Locate the word "SHIFT" in the entries below, then gather every line that holds it.

--- START ---

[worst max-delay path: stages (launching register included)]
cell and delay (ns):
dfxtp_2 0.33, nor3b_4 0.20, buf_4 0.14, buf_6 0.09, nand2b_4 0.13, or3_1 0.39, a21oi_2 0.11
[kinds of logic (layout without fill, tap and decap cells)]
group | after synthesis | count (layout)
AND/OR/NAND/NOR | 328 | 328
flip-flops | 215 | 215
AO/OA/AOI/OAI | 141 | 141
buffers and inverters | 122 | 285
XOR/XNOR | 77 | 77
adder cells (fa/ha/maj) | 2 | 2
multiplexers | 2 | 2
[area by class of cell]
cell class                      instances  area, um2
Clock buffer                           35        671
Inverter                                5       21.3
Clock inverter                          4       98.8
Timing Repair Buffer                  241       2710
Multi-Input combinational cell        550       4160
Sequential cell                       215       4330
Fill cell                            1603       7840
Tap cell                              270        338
`src/rtl/ps2_digit_entry.sv`:
```
// ps2_digit_entry: PS/2 set-2 receiver with break-code decimal entry, editing and valid/ack hand-off.
module ps2_digit_entry #(
  parameter int NUM_DIGITS  = 3,
  parameter int TIMEOUT_CYC = 50000,
  parameter int CNT_W       = 4
) (
  input  logic                    CLK,
  input  logic                    reset,
  input  logic                    PS2_CLK,
  input  logic                    PS2_DATA,
  input  logic                    iAck,
  output logic [4*NUM_DIGITS-1:0] oDigits,
  output logic [CNT_W-1:0]        oCount,
  output logic                    oNumValid,
  output logic [7:0]              oLastCode,
  output logic                    oFrameErr,
  output logic                    oOverflow
);
  localparam int DW = 4*NUM_DIGITS;
  localparam int WW = $clog2(TIMEOUT_CYC+1);
  typedef enum logic {IDLE, SHIFT} rx_t;
  typedef enum logic {ENTRY, DONE} en_t;
  logic [2:0] ck_q, ck_d;
  logic [1:0] dt_q, dt_d;
  rx_t rx_q, rx_d;
  logic [3:0] bit_q, bit_d;
  logic [9:0] sh_q, sh_d;
  logic [WW-1:0] wd_q, wd_d;
  logic acc_q, acc_d, fe_q, fe_d, brk_q, brk_d, ext_q, ext_d, ov_q, ov_d;
  logic [7:0] byte_q, byte_d, lc_q, lc_d;
  en_t en_q, en_d;
  logic [DW-1:0] dig_q, dig_d;
  logic [CNT_W-1:0] cnt_q, cnt_d;
  logic fall, din, ok, key, act, dv;
  logic [3:0] dval;
  logic [10:0] frame;
  always_comb begin
    dv = 1'b1;
    dval = 4'd0;
    case (byte_q)
      8'h45: dval = 4'd0;
      8'h16: dval = 4'd1;
      8'h1E: dval = 4'd2;
      8'h26: dval = 4'd3;
      8'h25: dval = 4'd4;
      8'h2E: dval = 4'd5;
      8'h36: dval = 4'd6;
      8'h3D: dval = 4'd7;
      8'h3E: dval = 4'd8;
      8'h46: dval = 4'd9;
      default: dv = 1'b0;
    endcase
  end
  always_comb begin
    ck_d = {ck_q[1:0], PS2_CLK};
    dt_d = {dt_q[0], PS2_DATA};
    fall = ck_q[2] & ~ck_q[1];
    din = dt_q[1];
    frame = {din, sh_q};
    ok = !frame[0] && frame[10] && ^frame[9:1];
    rx_d = rx_q;
    bit_d = bit_q;
    sh_d = sh_q;
    acc_d = 1'b0;
    fe_d = 1'b0;
    byte_d = byte_q;
    wd_d = fall ? '0 : (wd_q == WW'(TIMEOUT_CYC) ? wd_q : wd_q + 1'b1);
    if (fall) begin
      sh_d = {din, sh_q[9:1]};
      if (rx_q == IDLE) begin
        if (!din) begin
          rx_d = SHIFT;
          bit_d = 4'd1;
        end
      end else if (bit_q == 4'd10) begin
        rx_d = IDLE;
        acc_d = ok;
        fe_d = !ok;
        byte_d = frame[8:1];
      end else bit_d = bit_q + 1'b1;
    end else if (rx_q == SHIFT && wd_q == WW'(TIMEOUT_CYC)) rx_d = IDLE;
    // prefix bytes only arm flags; any other byte is a key code that consumes them
    key = acc_q && byte_q != 8'hF0 && byte_q != 8'hE0;
    act = key && brk_q && (!ext_q || byte_q == 8'h5A);
    brk_d = key ? 1'b0 : brk_q | (acc_q && byte_q == 8'hF0);
    ext_d = key ? 1'b0 : ext_q | (acc_q && byte_q == 8'hE0);
    lc_d = acc_q ? byte_q : lc_q;
    en_d = en_q;
    dig_d = dig_q;
    cnt_d = cnt_q;
    ov_d = 1'b0;
    if (en_q == DONE && iAck) begin
      en_d = ENTRY;
      dig_d = '0;
      cnt_d = '0;
    end else if (act && en_q == ENTRY) begin
      if (dv) begin
        if (cnt_q == CNT_W'(NUM_DIGITS)) ov_d = 1'b1;
        else begin
          dig_d = (dig_q << 4) | DW'(dval);
          cnt_d = cnt_q + 1'b1;
        end
      end else if (byte_q == 8'h66 && cnt_q != '0) begin
        dig_d = dig_q >> 4;
        cnt_d = cnt_q - 1'b1;
      end else if (byte_q == 8'h76) begin
        dig_d = '0;
        cnt_d = '0;
      end else if (byte_q == 8'h5A && cnt_q != '0) en_d = DONE;
    end
  end
  always_ff @(posedge CLK) begin
    if (!reset) begin
      ck_q <= '0;
      dt_q <= '0;
      rx_q <= IDLE;
      bit_q <= '0;
      sh_q <= '0;
      wd_q <= '0;
      acc_q <= 1'b0;
      fe_q <= 1'b0;
      byte_q <= '0;
      brk_q <= 1'b0;
      ext_q <= 1'b0;
      lc_q <= '0;
      en_q <= ENTRY;
      dig_q <= '0;
      cnt_q <= '0;
      ov_q <= 1'b0;
    end else begin
      ck_q <= ck_d;
      dt_q <= dt_d;
      rx_q <= rx_d;
      bit_q <= bit_d;
      sh_q <= sh_d;
      wd_q <= wd_d;
      acc_q <= acc_d;
      fe_q <= fe_d;
      byte_q <= byte_d;
      brk_q <= brk_d;
      ext_q <= ext_d;
      lc_q <= lc_d;
      en_q <= en_d;
      dig_q <= dig_d;
      cnt_q <= cnt_d;
      ov_q <= ov_d;
    end
  end
  assign oDigits = dig_q;
  assign oCount = cnt_q;
  assign oNumValid = en_q == DONE;
  assign oLastCode = lc_q;
  assign oFrameErr = fe_q;
  assign oOverflow = ov_q;
endmodule

```
`config.mk`:
```
export PLATFORM = sky130hd
export DESIGN_NAME = ps2_digit_entry
export DESIGN_NICKNAME = d
export VERILOG_FILES = /design/src/rtl/ps2_digit_entry.sv
export SDC_FILE = /design/constraint.sdc
export NUM_CORES = 1
export LEC_CHECK = 0
export BUFFER_PORTS_ARGS = -buffer_cell sky130_fd_sc_hd__clkbuf_2
export CELL_PAD_IN_SITES_DETAIL_PLACEMENT = 0
export CELL_PAD_IN_SITES_GLOBAL_PLACEMENT = 1
export CORE_ASPECT_RATIO = 0.9
export CORE_MARGIN = 4
export CORE_UTILIZATION = 30
export CTS_BUF_LIST = sky130_fd_sc_hd__clkbuf_2
export DETAILED_ROUTE_END_ITERATION = 6
export GPL_TIMING_DRIVEN = 1
export PLACE_DENSITY_LB_ADDON = 0.2
export SYNTH_ARGS = -nofsm -noshare
export SYNTH_HDL_FRONTEND = slang
export SYNTH_SLANG_ARGS = --single-unit
```
`constraint.sdc`:
```
create_clock -name CLK -period 2.53 [get_ports CLK]
set_clock_uncertainty 0.05 [all_clocks]
set_input_delay 0.1265 -clock CLK [delete_from_list [all_inputs] [get_ports CLK]]
set_output_delay 0.1265 -clock CLK [all_outputs]
set_load 0.02 [all_outputs]
```
# ---- After elaboration in Yosys (flattened, before gate mapping)
# Index checks and enable logic that the tools add are counted.
# Widths: inputs -> output; s select.
dict set report totals {
  output_inout_bits 27
  word_cells 104
  input_bits 5
  register_bits 74
}
dict set report classes {
  n_reduce_logical 31
  n_eq_ne 23
  add_sub_neg 4
  bitwise 11
  muxes 19
}
# operator count
set op_table {}
lappend op_table {{$eq 8x6->1 const B} 6}
lappend op_table {{$mux 12} 4}
lappend op_table {{$eq 8x7->1 const B} 5}
lappend op_table {{$pmux 4 s9} 1}
lappend op_table {{$mux 4} 7}
lappend op_table {{$add 16x1->16 const B} 1}
lappend op_table {{$eq 16x16->1 const B} 1}
lappend op_table {{$eq 8x5->1 const B} 2}
lappend op_table {{$eq 8x8->1 const B} 2}
lappend op_table {{$ne 8x8->1 const B} 2}
lappend op_table {{$logic_and 1x1->1} 13}
lappend op_table {{$or 12x4->12} 1}
lappend op_table {{$reduce_or 10->1} 1}
lappend op_table {{$reduce_and 3->1} 3}
lappend op_table {{$reduce_xor 9->1} 1}
lappend op_table {{$add 4x1->4 const B} 2}
lappend op_table {{$mux 1} 7}
lappend op_table {{$not 1->1} 7}
lappend op_table {{$reduce_or 2->1} 3}
lappend op_table {{$reduce_and 5->1} 1}
lappend op_table {{$eq 4x2->1 const B} 1}
lappend op_table {{$eq 4x4->1 const B} 1}
lappend op_table {{$ne 2x2->1 const B} 2}
lappend op_table {{$reduce_and 4->1} 1}
lappend op_table {{10 further kinds} 13}

# ---- Logic depth before layout (Yosys ltp)
dict set report depth {
  depth_word 8
  ltp_mapped 8
  depth_no_buf 8
}

# ---- Worst setup path before layout
# OpenSTA, ideal clock, no wires.
dict set report synth_path {
  path_kind {flip-flop to flip-flop}
  start {register byte_q[3]}
  end {register cnt_q[3] (netlist: oCount[3])}
  t_arrival_ns 1.800
  path_buffers 2
  synth_period_minus_slack_ns 1.977
  required_time_ns 2.353
  setup_time_ns 0.127
  stages_incl_launch_ff 9
  path_slack_ns 0.553
  path_cell_list {dfxtp_1 -> buf_4 -> xnor2_1 -> mux2i_1 -> nand2_1 -> a211o_4 -> buf_4 -> a22oi_2 -> o32ai_2}
}
dict set report synth_via {
  elab_chain_cells 7
  elab_cells_between_ends 29
  cone_classes {eq/ne (16); mux (3); reduce/logical (10)}
}
# item line_no
set synth_lines {}
lappend synth_lines {{start: declaration} 30} ;# logic [7:0] byte_q, byte_d, lc_q, lc_d;
lappend synth_lines {{start signal: assignment} 139} ;# byte_q <= byte_d;
lappend synth_lines {{parallel branches: the longest is 7 deep, another holds $reduce_or 10->1} n/a}
lappend synth_lines {{end signal: assignment} 145} ;# cnt_q <= cnt_d;
lappend synth_lines {{end: declaration} 33} ;# logic [CNT_W-1:0] cnt_q, cnt_d;
# Several ways; the timed one is not identified.
# A chain may end at the register's enable or synchronous reset.

# ---- Final worst setup path
dict set report layout_path {
  start {register byte_q[5]}
  end {register cnt_q[2] (netlist: oCount[2])}
}
# The elaborated chain is that of the path after synthesis.

==> impl_metrics.json <==
{
  "status": "finished clean",
  "crit_end": "oCount[2]$_SDFFE_PP0P_",
  "path_class": "reg -> reg",
  "rsz0062_at_grt": "false",
  "p_per_area_nw_per_um2": 486.0,
  "utilization": 0.3509,
  "grt_max_degree": 24,
  "start_util": 0.3088,
  "critPathRequiredTime_ns": 2.89,
  "worst_pin_slew_ns": 0.5892,
  "synth_edf_count": 0,
  "r2r-end": "oCount[2]$_SDFFE_PP0P_",
  "whs_ns": 0.06061,
  "syn_area_per_cell_sq_um": 9.174,
  "fp.dieW_um": 122.8,
  "drt-initial-drc-count": 131,
  "h-tree-depth": 3,
  "grt_pass1_wl_um": 13700,
  "synth.ff_latch_count": 74,
  "synthTopCellsByArea": "dfxtp_1 (42%), mux2i_1 (4.8%), nand2_1 (4.0%), nor2b_1 (3.7%), xnor2_1 (3.4%)",
  "r2r_start": "byte_q[5]$_SDFFE_PN0P_",
  "multiInputGateArea_sq_um": 1937,
  "cap_violations": 0,
  "clk_latency_ns": 0.50,
  "grt_pass1_vias": 2761,
  "synth_area_sq_um": 3560,
  "final_nets": 436,
  "port_buffers": 31,
  "clockBufferDepth": 2,
  "ant_nets": 0,
  "synth_most_common_cell": "dfxtp_1",
  "vias_per_cell": 4.737,
  "clockRootBuffer": "clkbuf_2",
  "drive_above_1_share": 0.1585,
  "cp_max_fo": 16,
  "yosysSeqAreaShare": 0.4162,
  "numCtsBuffers": 9,
  "clkSinkCount": 74,
  "async_flop_share": 0,
  "cts_tree": "built",
  "slew_violations": 0,
  "period_minus_slack_ns": 2.316,
  "route.vias.total": 2771,
  "rows": 37,
  "maxSlewHeadroom": 0.6072,
  "antennaDiodeCount": 0,
  "syn_nets": 400,
  "rrSetupSlack_ns": 0.21,
  "setup_viol": 0,
  "start_kind": "register",
  "fmax_mhz": 431.7,
  "reg2reg_depth": 6,
  "syn_to_final_growth_pct": 13.64,
  "crit_start": "byte_q[5]$_SDFFE_PN0P_",
  "fin_setup_tns_ns": 0,
  "wl_um": 8059,
  "path_clk_slew_ns": 0.21,
  "place_congestion": 0.7954,
  "core_area_sq_um": 11530,
  "routedWlPerCell_um": 13.78,
  "dpl.hpwl_um": 5662,
  "hp-class": "in -> reg",
  "ys_top_cells_by_count": "dfxtp_1 (74), nand2_1 (38), nor2_1 (24)",
  "grt-ovfl-total": 0,
  "synth.distinct_cells": 64,
  "final.period_utilization": 0.9155,
  "seqCellArea_sq_um": 1483,
  "first_pass_iters": 4,
  "ys.flop_type": "dfxtp_1",
  "cts_setup_buffers": 0,
  "yosysWarnings": 0,
  "grtUsageTotal": 0.1250,
  "yosys.area.top_type": "dfxtp_1",
  "hold_viol_final": 0,
  "die_y_um": 111.3,
  "n_fill_cell": 1209,
  "die_area_sq_um": 13670,
  "worst_ep_arrival_time_ns": 2.67,
  "drc_errors": 0,
  "leakage_nw": 1.408,
  "synth_top_cell_area_share": 0.4162,
  "synthCells": 388,
  "ir_drop_mv": 0.2864,
  "end_kind": "register",
  "antenna_found_initial": 0,
  "pin_count": 32
}
-- repair_timing --
action,CTS,global route
setup endpoints to repair,0,2
gates resized for setup,0,1
hold buffers,3,0
endpoints found under the hold margin,13,0
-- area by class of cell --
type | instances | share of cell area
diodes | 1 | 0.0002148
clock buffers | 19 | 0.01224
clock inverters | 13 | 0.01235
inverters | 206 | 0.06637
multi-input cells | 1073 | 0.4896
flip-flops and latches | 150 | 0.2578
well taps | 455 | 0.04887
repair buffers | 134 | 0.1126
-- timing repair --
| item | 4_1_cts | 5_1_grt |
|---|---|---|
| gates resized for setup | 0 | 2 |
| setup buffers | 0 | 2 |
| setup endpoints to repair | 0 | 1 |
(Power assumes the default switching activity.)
$ cat src/rtl/rr_arb4_if.sv
// Request/grant bundle between requesting units and the rr_arb4 round-robin arbiter.
interface rr_arb4_if;
    logic       en;
    logic [3:0] req;
    logic [3:0] gnt;
    logic       gnt_valid;
    logic [1:0] gnt_idx;

    modport master (
        output en,
        output req,
        input  gnt,
        input  gnt_valid,
        input  gnt_idx
    );

    modport slave (
        input  en,
        input  req,
        output gnt,
        output gnt_valid,
        output gnt_idx
    );
endinterface

$ cat src/rtl/rr_arb4.sv
// Registered 4-requester round-robin arbiter with grant locking and direct handoff.
// Optional owner hold limit enabled by defining RR_HOLD_LIMIT_EN.
module rr_arb4 #(
    parameter int unsigned MAX_HOLD = 8
) (
    input  logic      i_clock,
    input  logic      i_reset,
    rr_arb4_if.slave  arb
);

    typedef enum logic {StIdle, StGrant} state_t;

    if (MAX_HOLD < 1 || MAX_HOLD > 255) begin : g_bad_max_hold
        $error("rr_arb4: MAX_HOLD must be in 1..255");
    end

    state_t     r_state;
    logic [3:0] r_gnt;
    logic       r_valid;
    logic [1:0] r_idx;
    logic [1:0] r_ptr;

    state_t     w_state_d;
    logic [3:0] w_gnt_d;
    logic [1:0] w_idx_d;
    logic [1:0] w_ptr_d;
    logic       w_new;
    logic       w_force;
    logic [3:0] w_others;

    // Highest priority is ptr itself, then descending with wrap.
    function automatic logic [1:0] f_pick(input logic [3:0] req, input logic [1:0] ptr);
        logic [1:0] idx;
        f_pick = ptr;
        for (int i = 3; i >= 0; i--) begin
            idx = ptr - 2'(i);
            if (req[idx]) f_pick = idx;
        end
    endfunction

    assign w_others = arb.req & ~(4'b0001 << r_idx);

`ifdef RR_HOLD_LIMIT_EN
    localparam logic [7:0] HoldLast = 8'(MAX_HOLD - 1);
    logic [7:0] r_hold;

    assign w_force = (r_hold >= HoldLast) && (|w_others);

    always_ff @(posedge i_clock) begin
        if (i_reset) begin
            r_hold <= 8'd0;
        end else if (w_new) begin
            r_hold <= 8'd0;
        end else if (r_state == StGrant && w_state_d == StGrant && r_hold != 8'hFF) begin
            r_hold <= r_hold + 8'd1;
        end
    end
`else
    assign w_force = 1'b0;
`endif

    always_comb begin
        w_state_d = r_state;
        w_idx_d   = r_idx;
        w_ptr_d   = r_ptr;
        w_new     = 1'b0;
        w_gnt_d   = 4'b0000;
        unique case (r_state)
            StIdle: begin
                if (arb.en && (|arb.req)) begin
                    w_new     = 1'b1;
                    w_idx_d   = f_pick(arb.req, r_ptr);
                    w_state_d = StGrant;
                end
            end
            StGrant: begin
                if (!arb.en) begin
                    w_state_d = StIdle;
                end else if (arb.req[r_idx] && !w_force) begin
                    w_state_d = StGrant;
                end else if (|w_others) begin
                    // Owner is excluded so it can never win its own handoff.
                    w_new   = 1'b1;
                    w_idx_d = f_pick(w_others, r_ptr);
                end else begin
                    w_state_d = StIdle;
                end
            end
            default: w_state_d = StIdle;
        endcase
        if (w_new) w_ptr_d = w_idx_d - 2'd1;
        if (w_state_d == StGrant) w_gnt_d = 4'b0001 << w_idx_d;
    end

    always_ff @(posedge i_clock) begin
        if (i_reset) begin
            r_state <= StIdle;
            r_gnt   <= 4'b0000;
            r_valid <= 1'b0;
            r_idx   <= 2'd0;
            r_ptr   <= 2'd3;
        end else begin
            r_state <= w_state_d;
            r_gnt   <= w_gnt_d;
            r_valid <= (w_state_d == StGrant);
            r_idx   <= w_idx_d;
            r_ptr   <= w_ptr_d;
        end
    end

    assign arb.gnt       = r_gnt;
    assign arb.gnt_valid = r_valid;
    assign arb.gnt_idx   = r_idx;

endmodule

--- END ---

#### [ANSWER FOR THE TASK]
  typedef enum logic {IDLE, SHIFT} rx_t;
          rx_d = SHIFT;
    end else if (rx_q == SHIFT && wd_q == WW'(TIMEOUT_CYC)) rx_d = IDLE;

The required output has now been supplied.